ACTION ITEM> Starting with the first line and ending with the line that holds "localparam logic [6:0] OPCODE_OP", repeat the material exactly.
------ SUPPLIED ENTRIES
$ cat src/rtl/pcpi_issue_unit_pkg.sv
// Shared definitions for the PCPI issue unit: FSM state type, RISC-V opcode
// constants and instruction field getters.
package pcpi_issue_unit_pkg;

    typedef enum logic [2:0] {
        ST_IDLE,
        ST_ISSUE,
        ST_WB,
        ST_TRAP,
        ST_DRAIN
    } issue_state_t;

    localparam logic [6:0] OPCODE_OP      = 7'b0110011;
    localparam logic [6:0] OPCODE_CUSTOM3 = 7'b1111011;
    localparam logic [6:0] FUNC7_MULDIV   = 7'b0000001;

    function automatic logic [4:0] insn_rd(input logic [31:0] insn);
        return insn[11:7];
    endfunction

    function automatic logic [2:0] insn_funct3(input logic [31:0] insn);
        return insn[14:12];
    endfunction

    function automatic logic [6:0] insn_opcode(input logic [31:0] insn);
        return insn[6:0];
    endfunction

    function automatic logic [6:0] insn_funct7(input logic [31:0] insn);
        return insn[31:25];
    endfunction

endpackage

$ cat src/rtl/pcpi_issue_unit_if.sv
// PCPI co-processor bus. The issue unit is the master; the co-processor is the slave.
interface pcpi_issue_unit_if;

    logic        pcpi_valid;
    logic [31:0] pcpi_insn;
    logic [31:0] pcpi_rs1;
    logic [31:0] pcpi_rs2;
    logic        pcpi_ready;
    logic        pcpi_wr;
    logic [31:0] pcpi_rd;
    logic        pcpi_busy;

    modport master (
        output pcpi_valid, pcpi_insn, pcpi_rs1, pcpi_rs2,
        input  pcpi_ready, pcpi_wr, pcpi_rd, pcpi_busy
    );

    modport slave (
        input  pcpi_valid, pcpi_insn, pcpi_rs1, pcpi_rs2,
        output pcpi_ready, pcpi_wr, pcpi_rd, pcpi_busy
    );

endinterface

$ cat src/rtl/pcpi_issue_unit_watchdog.sv
// Idle-cycle watchdog: counts enabled cycles since the last clear and flags
// expiry in the cycle the count sits at TIMEOUT_CYCLES-1.
module pcpi_watchdog #(
    parameter int TIMEOUT_CYCLES = 16
) (
    input  logic clk,
    input  logic resetn,
    input  logic clear,
    input  logic enable,
    output logic expired
);

    localparam int CW = (TIMEOUT_CYCLES > 2) ? $clog2(TIMEOUT_CYCLES) : 1;
    localparam logic [CW-1:0] LIMIT = CW'(TIMEOUT_CYCLES - 1);

    logic [CW-1:0] count;

    assign expired = enable && (count == LIMIT);

    always_ff @(posedge clk or negedge resetn) begin
        if (!resetn) begin
            count <= '0;
        end else if (clear) begin
            count <= '0;
        end else if (enable && !expired) begin
            count <= count + CW'(1);
        end
    end

endmodule

$ cat src/rtl/pcpi_issue_unit.sv
// PCPI initiator: issues one instruction at a time to the co-processor and
// turns the response into a register write-back or an illegal-instruction trap.
module pcpi_issue_unit
    import pcpi_issue_unit_pkg::*;
#(
    parameter int TIMEOUT_CYCLES = 16,
    parameter int CNT_WIDTH      = 32
) (
    input  logic                 clk,
    input  logic                 resetn,
    input  logic                 req_valid,
    output logic                 req_ready,
    input  logic [31:0]          req_insn,
    input  logic [31:0]          req_rs1,
    input  logic [31:0]          req_rs2,
    input  logic                 flush,
    pcpi_issue_unit_if.master    pcpi,
    output logic                 wb_valid,
    input  logic                 wb_ready,
    output logic                 wb_we,
    output logic [4:0]           wb_rd_idx,
    output logic [31:0]          wb_data,
    output logic                 trap_valid,
    input  logic                 trap_ack,
    output logic [31:0]          trap_insn,
    output logic [CNT_WIDTH-1:0] retire_cnt,
    output logic [CNT_WIDTH-1:0] trap_cnt
);

    issue_state_t state_q, next_state;

    logic        valid_q;
    logic [31:0] insn_q, rs1_q, rs2_q;
    logic        we_q;
    logic [4:0]  idx_q;
    logic [31:0] data_q;
    logic [CNT_WIDTH-1:0] retire_q, trap_q;

    logic wd_clear, wd_enable, wd_expired;

    pcpi_watchdog #(
        .TIMEOUT_CYCLES(TIMEOUT_CYCLES)
    ) u_watchdog (
        .clk    (clk),
        .resetn (resetn),
        .clear  (wd_clear),
        .enable (wd_enable),
        .expired(wd_expired)
    );

    always_ff @(posedge clk or negedge resetn) begin
        if (!resetn) begin
            state_q <= ST_IDLE;
        end else begin
            state_q <= next_state;
        end
    end

    // Busy cycles restart the watchdog; a flush while issuing restarts it for the drain window.
    always_comb begin
        next_state = state_q;
        wd_clear   = 1'b0;
        wd_enable  = 1'b0;
        case (state_q)
            ST_IDLE: begin
                wd_clear = 1'b1;
                if (req_valid && !flush) begin
                    next_state = ST_ISSUE;
                end
            end
            ST_ISSUE: begin
                wd_clear  = pcpi.pcpi_busy || flush;
                wd_enable = !pcpi.pcpi_busy && !flush;
                if (flush) begin
                    next_state = ST_DRAIN;
                end else if (pcpi.pcpi_ready) begin
                    next_state = ST_WB;
                end else if (wd_expired) begin
                    next_state = ST_TRAP;
                end
            end
            ST_DRAIN: begin
                wd_clear  = pcpi.pcpi_busy;
                wd_enable = !pcpi.pcpi_busy;
                if (pcpi.pcpi_ready || wd_expired) begin
                    next_state = ST_IDLE;
                end
            end
            ST_WB: begin
                if (flush || wb_ready) begin
                    next_state = ST_IDLE;
                end
            end
            ST_TRAP: begin
                if (flush || trap_ack) begin
                    next_state = ST_IDLE;
                end
            end
            default: next_state = ST_IDLE;
        endcase
    end

    always_ff @(posedge clk or negedge resetn) begin
        if (!resetn) begin
            valid_q  <= 1'b0;
            insn_q   <= '0;
            rs1_q    <= '0;
            rs2_q    <= '0;
            we_q     <= 1'b0;
            idx_q    <= '0;
            data_q   <= '0;
            retire_q <= '0;
            trap_q   <= '0;
        end else begin
            valid_q <= (next_state == ST_ISSUE);
            if (state_q == ST_IDLE && next_state == ST_ISSUE) begin
                insn_q <= req_insn;
                rs1_q  <= req_rs1;
                rs2_q  <= req_rs2;
            end
            if (state_q == ST_ISSUE && next_state == ST_WB) begin
                data_q <= pcpi.pcpi_rd;
                we_q   <= pcpi.pcpi_wr && (insn_rd(insn_q) != 5'd0);
                idx_q  <= insn_rd(insn_q);
            end
            // A flush abandons the offer, so it must not be counted.
            if (state_q == ST_WB && wb_ready && !flush) begin
                retire_q <= retire_q + CNT_WIDTH'(1);
            end
            if (state_q == ST_TRAP && trap_ack && !flush) begin
                trap_q <= trap_q + CNT_WIDTH'(1);
            end
        end
    end

    assign req_ready       = (state_q == ST_IDLE);
    assign pcpi.pcpi_valid = valid_q;
    assign pcpi.pcpi_insn  = insn_q;
    assign pcpi.pcpi_rs1   = rs1_q;
    assign pcpi.pcpi_rs2   = rs2_q;
    assign wb_valid        = (state_q == ST_WB);
    assign wb_we           = we_q;
    assign wb_rd_idx       = idx_q;
    assign wb_data         = data_q;
    assign trap_valid      = (state_q == ST_TRAP);
    assign trap_insn       = trap_valid ? insn_q : 32'd0;
    assign retire_cnt      = retire_q;
    assign trap_cnt        = trap_q;

endmodule

$ cat src/flat_wrapper.sv
// flat-port wrapper written by rule: the top's interface ports become plain ports
module pcpi_issue_unit_flat import pcpi_issue_unit_pkg::*;
#(
    parameter int TIMEOUT_CYCLES = 16,
    parameter int CNT_WIDTH      = 32
)
  (clk, resetn, req_valid, req_ready, req_insn, req_rs1, req_rs2, flush, wb_valid, wb_ready, wb_we, wb_rd_idx, wb_data, trap_valid, trap_ack, trap_insn, retire_cnt, trap_cnt, pcpi_pcpi_valid, pcpi_pcpi_insn, pcpi_pcpi_rs1, pcpi_pcpi_rs2, pcpi_pcpi_ready, pcpi_pcpi_wr, pcpi_pcpi_rd, pcpi_pcpi_busy);
  pcpi_issue_unit_if pcpi_i ();
  input  logic clk;
  input  logic resetn;
  input  logic req_valid;
  output logic req_ready;
  input  logic [31:0] req_insn;
  input  logic [31:0] req_rs1;
  input  logic [31:0] req_rs2;
  input  logic flush;
  output logic wb_valid;
  input  logic wb_ready;
  output logic wb_we;
  output logic [4:0] wb_rd_idx;
  output logic [31:0] wb_data;
  output logic trap_valid;
  input  logic trap_ack;
  output logic [31:0] trap_insn;
  output logic [CNT_WIDTH-1:0] retire_cnt;
  output logic [CNT_WIDTH-1:0] trap_cnt;
  output wire logic [$bits(pcpi_i.pcpi_valid)-1:0] pcpi_pcpi_valid;
  output wire logic [$bits(pcpi_i.pcpi_insn)-1:0] pcpi_pcpi_insn;
  output wire logic [$bits(pcpi_i.pcpi_rs1)-1:0] pcpi_pcpi_rs1;
  output wire logic [$bits(pcpi_i.pcpi_rs2)-1:0] pcpi_pcpi_rs2;
  input wire logic [$bits(pcpi_i.pcpi_ready)-1:0] pcpi_pcpi_ready;
  input wire logic [$bits(pcpi_i.pcpi_wr)-1:0] pcpi_pcpi_wr;
  input wire logic [$bits(pcpi_i.pcpi_rd)-1:0] pcpi_pcpi_rd;
  input wire logic [$bits(pcpi_i.pcpi_busy)-1:0] pcpi_pcpi_busy;
  assign pcpi_pcpi_valid = pcpi_i.pcpi_valid;
  assign pcpi_pcpi_insn = pcpi_i.pcpi_insn;
  assign pcpi_pcpi_rs1 = pcpi_i.pcpi_rs1;
  assign pcpi_pcpi_rs2 = pcpi_i.pcpi_rs2;
  assign pcpi_i.pcpi_ready = pcpi_pcpi_ready;
  assign pcpi_i.pcpi_wr = pcpi_pcpi_wr;
  assign pcpi_i.pcpi_rd = pcpi_pcpi_rd;
  assign pcpi_i.pcpi_busy = pcpi_pcpi_busy;
  pcpi_issue_unit #(.TIMEOUT_CYCLES(TIMEOUT_CYCLES), .CNT_WIDTH(CNT_WIDTH)) u_core (.clk(clk), .resetn(resetn), .req_valid(req_valid), .req_ready(req_ready), .req_insn(req_insn), .req_rs1(req_rs1), .req_rs2(req_rs2), .flush(flush), .pcpi(pcpi_i), .wb_valid(wb_valid), .wb_ready(wb_ready), .wb_we(wb_we), .wb_rd_idx(wb_rd_idx), .wb_data(wb_data), .trap_valid(trap_valid), .trap_ack(trap_ack), .trap_insn(trap_insn), .retire_cnt(retire_cnt), .trap_cnt(trap_cnt));
endmodule
$ cat config.mk
export PLATFORM = sky130hd
export DESIGN_NAME = pcpi_issue_unit_flat
export DESIGN_NICKNAME = d
export VERILOG_FILES = /design/src/rtl/pcpi_issue_unit_pkg.sv /design/src/rtl/pcpi_issue_unit_if.sv /design/src/rtl/pcpi_issue_unit_watchdog.sv /design/src/rtl/pcpi_issue_unit.sv /design/src/flat_wrapper.sv
export SDC_FILE = /design/constraint.sdc
export NUM_CORES = 1
export LEC_CHECK = 0
export BUFFER_PORTS_ARGS = -buffer_cell sky130_fd_sc_hd__buf_4
export CAP_MARGIN = 15
export CORE_AREA = 2 2 145 147
export CTS_BUF_LIST = sky130_fd_sc_hd__clkbuf_16
export DETAILED_ROUTE_END_ITERATION = 8
export DIE_AREA = 0 0 147 149
export PLACE_DENSITY = 0.81
export SETUP_SLACK_MARGIN = 0.15
export SYNTH_ARGS = -nofsm -noshare
export SYNTH_HDL_FRONTEND = slang
export SYNTH_SLANG_ARGS = --single-unit
$ cat constraint.sdc
create_clock -name clk -period 4.55 [get_ports clk]
set_input_delay 1.1375 -clock clk [delete_from_list [all_inputs] [get_ports clk]]
set_output_delay 1.1375 -clock clk [all_outputs]
set_load 0.02 [all_outputs]
==> metrics.yaml, run 1 <==
pwr:
  power.density_mw_per_mm2: 515.4
  ir_drop_v: 0.0003999
  p_leak_nw: 6.103
clock_network:
  cts_resized: 0
  clock-sinks: 206
  cts_tree: "built"
  root_buffer: "clkbuf_16"
  cts_hold_buf: 0
  post_cts.repair.setup_buffers: 0
  cts_buffers: 23
  clkTransAtPathRegs_ns: 0.06
  htree_num_levels: 1
  ctsLongestPathBuffers: 3
  insertion_delay_ns: 0.51
logic_synthesis:
  ys_ff_latch: 206
  synth-edff-count: 0
  ys_async_sr_fraction_pct: 100.0
  synth-main-ff-cell: "dfrtp_1"
  yosysWarnings: 0
  ys_types: 46
  synth.avg_cell_area_um2: 13.48
  synth.net_count: 788
  ys_seq_area_share_pct: 59.02
  netlist_area_mm2: 0.008735
  synthCells: 648
sta:
  rsz0062_at_grt: "false"
  max_freq_mhz: 307.9
  skew_ns: 0.01432
  slew-limit-headroom_pct: 32.78
  worst_pin_slew_ns: 0.9991
  final_hold_viol_count: 0
  period_needed_ns: 3.248
  setup_ws_ns: 1.302
  maxSlewViolCount: 0
  timing.final.crit_share_pct: 71.38
  finalSetupTns_ns: 0
  setup_viol: 0
floorplanning:
  start_util_pct: 42.49
  core-area_mm2: 0.02056
  die-area_mm2: 0.02190
  core.rowCount: 53
  die_h_um: 149
  die_w_um: 147
  ios: 371
grt:
  grt_overflow_total: 0
  grt_use_total_pct: 21.34
  grt_pass1_wl_um: 37090
  grt_max_degree: 93
  grt_pass1_vias: 6900
  antenna_found_initial: 0
route:
  routed.top_layer: "met4"
  drt-met1-wl_um: 9611
  drc: 0
  wire_per_inst_um: 18.56
  avgViaCountPerCell: 5.061
  vias: 6655
  wl_met2_um: 12430
  drtPass1Iterations: 4
  met3_length_um: 1651
  drtAntennaViolNets: 0
  wirelength_um: 24410
  drtIter0Drc: 169
worst_setup_path:
  reg2reg_setup_slack_ns: 2.13
  crit_top_cell: "buf_4"
  worstPathMaxFanout: 32
  cp.arrival_ns: 2.11
  slowest_delay_ns: 0.60
  cp-start-kind: "flip-flop"
  cpLargestDelayFamily: "flip-flops"
  worstSetupPathType: "flip-flop to output port"
  cp_cell_sequence: "and3b_1 > buf_4 > and2_1 > buf_4"
  slowest_stage: "dfrtp_1"
  end_kind: "output port"
  cp.buffers_inverters: 2
  critPathRequiredTime_ns: 3.41
placed_design:
  postPlaceCellArea_mm2: 0.01182
  finalWeightedCongestion: 0.8098
  port_buffers: 370
  dp_hpwl_um: 18190
  dp_slack_ns: 1.373
layout:
  drive_gt1_share_pct: 53.17
  fin_area_mm2: 0.01253
  num-nets-final: 1164
  area_delta_synth_final_pct: 43.49
  antennaDiodeCount: 0
min_path:
  min_path_type: "flip-flop to flip-flop"
run:
  drv_cap: 0
run_status:
  status: "finished, final reports clean"
-- placed cells by master (no fill, tap or decap), types with 3 or more instances in the layout --
cell and count:
nand2_1 18, dfrtp_1 206, nand4_1 32, nor2b_1 4
nand4b_1 3, xnor2_1 54, nor4_1 4, buf_4 377
or4_1 3, and3_1 13, nand3_1 22, xor2_1 11
ha_1 3, and2_1 39, clkinv_1 5, nor3_1 11
o21ai_0 4, inv_1 13, and4_1 9, nor2_1 11
mux2_2 135, clkbuf_16 23
-- power by group --
group | total [W] | switching (W) | internal (W)
Combinational | 0.00208 | 0.00107 | 0.00101
Clock | 0.00177 | 0.000733 | 0.00103
Sequential | 0.00261 | 0.000320 | 0.00229
Total | 0.00646 | 0.00212 | 0.00433
-- routing by layer --
layer,GRT usage [%],vias to the layer above
li1,-,3045
met1,26.22,3325
met2,36.74,237
met3,5.841,48
met4,6.971,0
met5,0,-
-- cells in the mapped netlist, types with 2 or more instances --
| master | instances | area [um^2] |
|---|---|---|
| a21oi_1 | 2 | 10.01 |
| mux2_2 | 135 | 1520 |
| and3_1 | 13 | 81.33 |
| xnor2_1 | 54 | 473.0 |
| nand2b_1 | 2 | 12.51 |
| nor4_1 | 4 | 25.02 |
| buf_1 | 7 | 26.28 |
| nand4_1 | 32 | 200.2 |
| o211ai_1 | 2 | 15.01 |
| nand2_1 | 19 | 71.32 |
| and2_1 | 39 | 244.0 |
| ha_1 | 3 | 37.54 |
| o21ai_0 | 4 | 20.02 |
| nor3_1 | 11 | 55.05 |
| or3b_1 | 2 | 17.52 |
| buf_2 | 9 | 45.04 |
| xor2_1 | 11 | 96.34 |
| or4_1 | 3 | 22.52 |
| nand3_1 | 22 | 110.1 |
| nand3b_1 | 2 | 15.01 |
| inv_1 | 8 | 30.03 |
| nor4_4 | 2 | 42.54 |
| and4_1 | 9 | 78.83 |
| nor2b_1 | 4 | 25.02 |
| dfrtp_1 | 206 | 5155 |
| nand4b_1 | 3 | 26.28 |
| nor2_1 | 11 | 41.29 |
| clkbuf_1 | 11 | 41.29 |
-- cell families after synthesis --
kind of cell / count (synthesis) / synth area share, %
DFF: 206 / 59.02
and+or+nand+nor: 189 / 13.78
muxes: 136 / 17.52
xor gates and xnor gates: 65 / 6.518
buffers and inverters: 35 / 1.633
AOI/OAI and AO/OA: 14 / 1.103
adders and majority gates: 3 / 0.4298
-- registers in the layout (all words and copies together) (netlist names) --
signal,cells
u_core.pcpi.pcpi_insn,32
u_core.pcpi.pcpi_rs1,32
u_core.pcpi.pcpi_rs2,32
u_core.pcpi.pcpi_valid,1
u_core.retire_cnt,32
u_core.state_q,3
u_core.trap_cnt,32
u_core.u_watchdog.count,4
u_core.wb_data,32
u_core.wb_rd_idx,5
u_core.wb_we,1
-- area by class of cell --
type	count	area, um^2
Inverter	8	30.03
Fill cell	1676	8024
Timing Repair Buffer	378	2844
Clock inverter	18	140.1
Sequential cell	206	5155
Clock buffer	23	575.6
Multi-Input combinational cell	407	3445
Tap cell	275	344.1
-- final timing paths --
| check | from | endpoint | depth (start not counted) |
|---|---|---|---|
| hold / removal | u_core.trap_cnt[31] | u_core.trap_cnt[31] | 1 |
| hold reg to reg | u_core.trap_cnt[31] | u_core.trap_cnt[31] | 1 |
| setup / recovery | u_core.state_q[0] | trap_insn[1] | 4 |
| min in group asynchronous | resetn | u_core.pcpi.pcpi_rs2[10] | 1 |
| max in group asynchronous | resetn | u_core.pcpi.pcpi_insn[30] | 2 |
| setup reg to reg | u_core.state_q[1] | u_core.pcpi.pcpi_rs2[17] | 4 |
-- per-stage QoR --
step	std cells	hold WS [ns]	power (W)	utilization (%)
after floorplan	648	0.5087	0.003626	-
after global placement	1274	0.4647	0.004673	57.49
after detailed placement	1274	0.4680	0.004733	57.49
after CTS	1315	0.4817	0.006522	60.97
after global routing	1315	0.4956	0.006749	60.97
final	1315	0.4801	0.006459	60.97
-- worst reg2reg max path, cell delays in order, from the launching register on --
cell	delay, ns
dfrtp_1	0.52
nor4_1	0.52
nand2_4	0.48
buf_4	0.47
mux2_2	0.32
Power figures use the tool's default switching activity.
==> run 2: changes to the inputs <==
- CORE_AREA: 2 2 145 147 -> default
- CORE_MARGIN: default -> 2
- CORE_UTILIZATION: default -> 43
- DIE_AREA: 0 0 147 149 -> default
- PLACE_DENSITY: 0.81 -> 0.84
- clock period: 4.55 -> 2.8 ns (I/O delays scaled with it)
==> metrics.yaml, run 2 (same netlist as run 1, synthesis figures left out) <==
run_status:
  status: "finished, final reports clean"
pwr:
  clock_power_share_pct: 26.2  # -1.1 points
  finalPower_w: 0.01034  # +60%
  p_sw_share_pct: 32.84  # -0.053 points
  p_seq_share_pct: 40.9  # +0.5 points
  p_sw_w: 0.003396  # +60%
  combPwrFrac_pct: 32.9  # +0.7 points
  p_leak_nw: 6.133  # +0.49%
  ir_drop_v: 0.0005862  # +47%
  power.density_mw_per_mm2: 822.9  # +60%
  p_int_w: 0.006945  # +60%
grt:
  grt_use_total_pct: 21.94  # +0.60 points
  antenna_found_initial: 0  # unchanged
  grt_max_degree: 62  # -33%
  grt_overflow_total: 0  # unchanged
  grt_pass1_vias: 6978  # +1.1%
  grt_pass1_wl_um: 37650  # +1.5%
clock_network:
  htree_num_levels: 1  # unchanged
  cts_tree: "built"
  clkTransAtPathRegs_ns: 0.06  # about the same
  clock-sinks: 206  # unchanged
  insertion_delay_ns: 0.50  # about the same
  cts_hold_buf: 0  # unchanged
  ctsLongestPathBuffers: 3  # unchanged
  root_buffer: "clkbuf_16"
  cts_buffers: 22  # -4.3%
floorplanning:
  core-area_mm2: 0.02010  # -2.2%
  ios: 371  # unchanged
  die-area_mm2: 0.02147  # -2.0%
  die_w_um: 146.5  # -0.32%
  start_util_pct: 43.45  # +0.96 points
  core.rowCount: 52  # -1.9%
  die_h_um: 146.5  # -1.7%
worst_setup_path:
  critPathRequiredTime_ns: 2.10  # -1.31 ns
  slowest_stage: "dfrtp_2"
  cp-start-kind: "flip-flop"
  r2r_cells: 5  # +1
  worstSetupPathDepth: 4  # unchanged
  cp_cell_sequence: "and3b_2 > buf_12 > and2_1 > buf_4"
  cp.buffers_inverters: 2  # unchanged
  rr_startpoint: "u_core.state_q[0]"
  cpLargestDelayFamily: "flip-flops"
  slowest_delay_ns: 0.49  # -0.11 ns
  cp.arrival_ns: 1.81  # -0.30 ns
  reg2reg_setup_slack_ns: 0.59  # -1.54 ns
  cp-startpoint: "u_core.state_q[2]"
  r2r_end: "u_core.retire_cnt[7]"
  setup.worst_path.end: "trap_insn[3]"
  worstPathMaxFanout: 30  # -6.3%
  worstSetupPathType: "flip-flop to output port"
  end_kind: "output port"
route:
  vias: 6729  # +1.1%
  avgViaCountPerCell: 5.133  # +1.4%
  drtIter0Drc: 295  # +75%
  routed.top_layer: "met4"
  wirelength_um: 24040  # -1.5%
  drtAntennaViolNets: 0  # unchanged
  drc: 0  # unchanged
  drtPass1Iterations: 4  # unchanged
  drt-met1-wl_um: 9444  # -1.7%
  wl_met2_um: 11970  # -3.6%
  wire_per_inst_um: 18.34  # -1.2%
  met3_length_um: 1725  # +4.5%
min_path:
  min_path_type: "primary input to asynchronous set/reset pin"
layout:
  num-nets-final: 1165  # +0.086%
  utilization_pct: 62.50  # +1.5 points
  fin_area_mm2: 0.01257  # +0.26%
  drive_gt1_share_pct: 53.65  # +0.48 points
  area_delta_synth_final_pct: 43.86
  layout_commonest_cell: "buf_4"
  layout_common_cells: "374 x buf_4, 203 x dfrtp_1, 135 x mux2_2, 54 x xnor2_1, 39 x and2_1"
sta:
  worst_pin_slew_ns: 0.6940  # -0.3050 ns
  setup_ws_ns: 0.2885  # -1.014 ns
  setup_viol: 0  # unchanged
  skew_ns: 0.007333  # -0.006991 ns
  final_hold_viol_count: 0  # unchanged
  finalSetupTns_ns: 0  # unchanged
  maxSlewViolCount: 0  # unchanged
  slew-limit-headroom_pct: 53.70  # +21 points
  rsz0062_at_grt: "false"
  period_needed_ns: 2.511
  timing.final.crit_share_pct: 89.70
  max_freq_mhz: 398.2
run:
  drv_cap: 0  # unchanged
placed_design:
  port_buffers: 370  # unchanged
  finalWeightedCongestion: 0.7982  # -1.4%
  dp_slack_ns: 0.3071  # -1.066 ns
  postPlaceCellArea_mm2: 0.01188  # +0.54%
  dp_hpwl_um: 17790  # -2.2%
-- run 2: cell type report --
| class | instances | area, um^2 |
|---|---|---|
| diodes | 1 | 2.502 |
| clock buffers | 23 | 575.6 |
| clock inverters | 16 | 93.84 |
| fillers | 1570 | 7538 |
| inverters | 8 | 30.03 |
| multi-input cells | 407 | 3446 |
| flip-flops and latches | 206 | 5159 |
| well taps | 270 | 337.8 |
| repair buffers | 380 | 2922 |
-- run 2: stage by stage --
step           hold WS (ns)  cells
2_1_floorplan        0.4044    648
3_3_place_gp         0.4649   1270
3_5_place_dp         0.4666   1270
4_1_cts              0.1866   1310
5_1_grt              0.2077   1310
6_report             0.1847   1311
-- run 2: what timing repair did --
action	CTS	global route
resized for setup	3	1
endpoints found under the setup margin	30	3
setup buffers	1	0
-- run 2: routing by layer --
layer  vias to the layer above  GRT usage (%)
met2                       258          37.05
met4                         0          8.495
met3                        57          5.750
met5                         -              0
li1                       3051              -
met1                      3363          27.09
-- run 2: how the worst min path moves through the flow --
stage,endpoint,slack (ns),cells after the start
finish,u_core.pcpi.pcpi_rs2[10],0.18,1
global route,u_core.pcpi.pcpi_rs2[3],0.21,1
CTS,u_core.pcpi.pcpi_rs2[10],0.19,1
detailed placement,u_core.trap_cnt[31],0.47,1
global placement,u_core.wb_we,0.46,2
floorplan,u_core.pcpi.pcpi_insn[0],0.40,0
------------
OUTPUT OF THE TASK>
$ cat src/rtl/pcpi_issue_unit_pkg.sv
// Shared definitions for the PCPI issue unit: FSM state type, RISC-V opcode
// constants and instruction field getters.
package pcpi_issue_unit_pkg;

    typedef enum logic [2:0] {
        ST_IDLE,
        ST_ISSUE,
        ST_WB,
        ST_TRAP,
        ST_DRAIN
    } issue_state_t;

    localparam logic [6:0] OPCODE_OP      = 7'b0110011;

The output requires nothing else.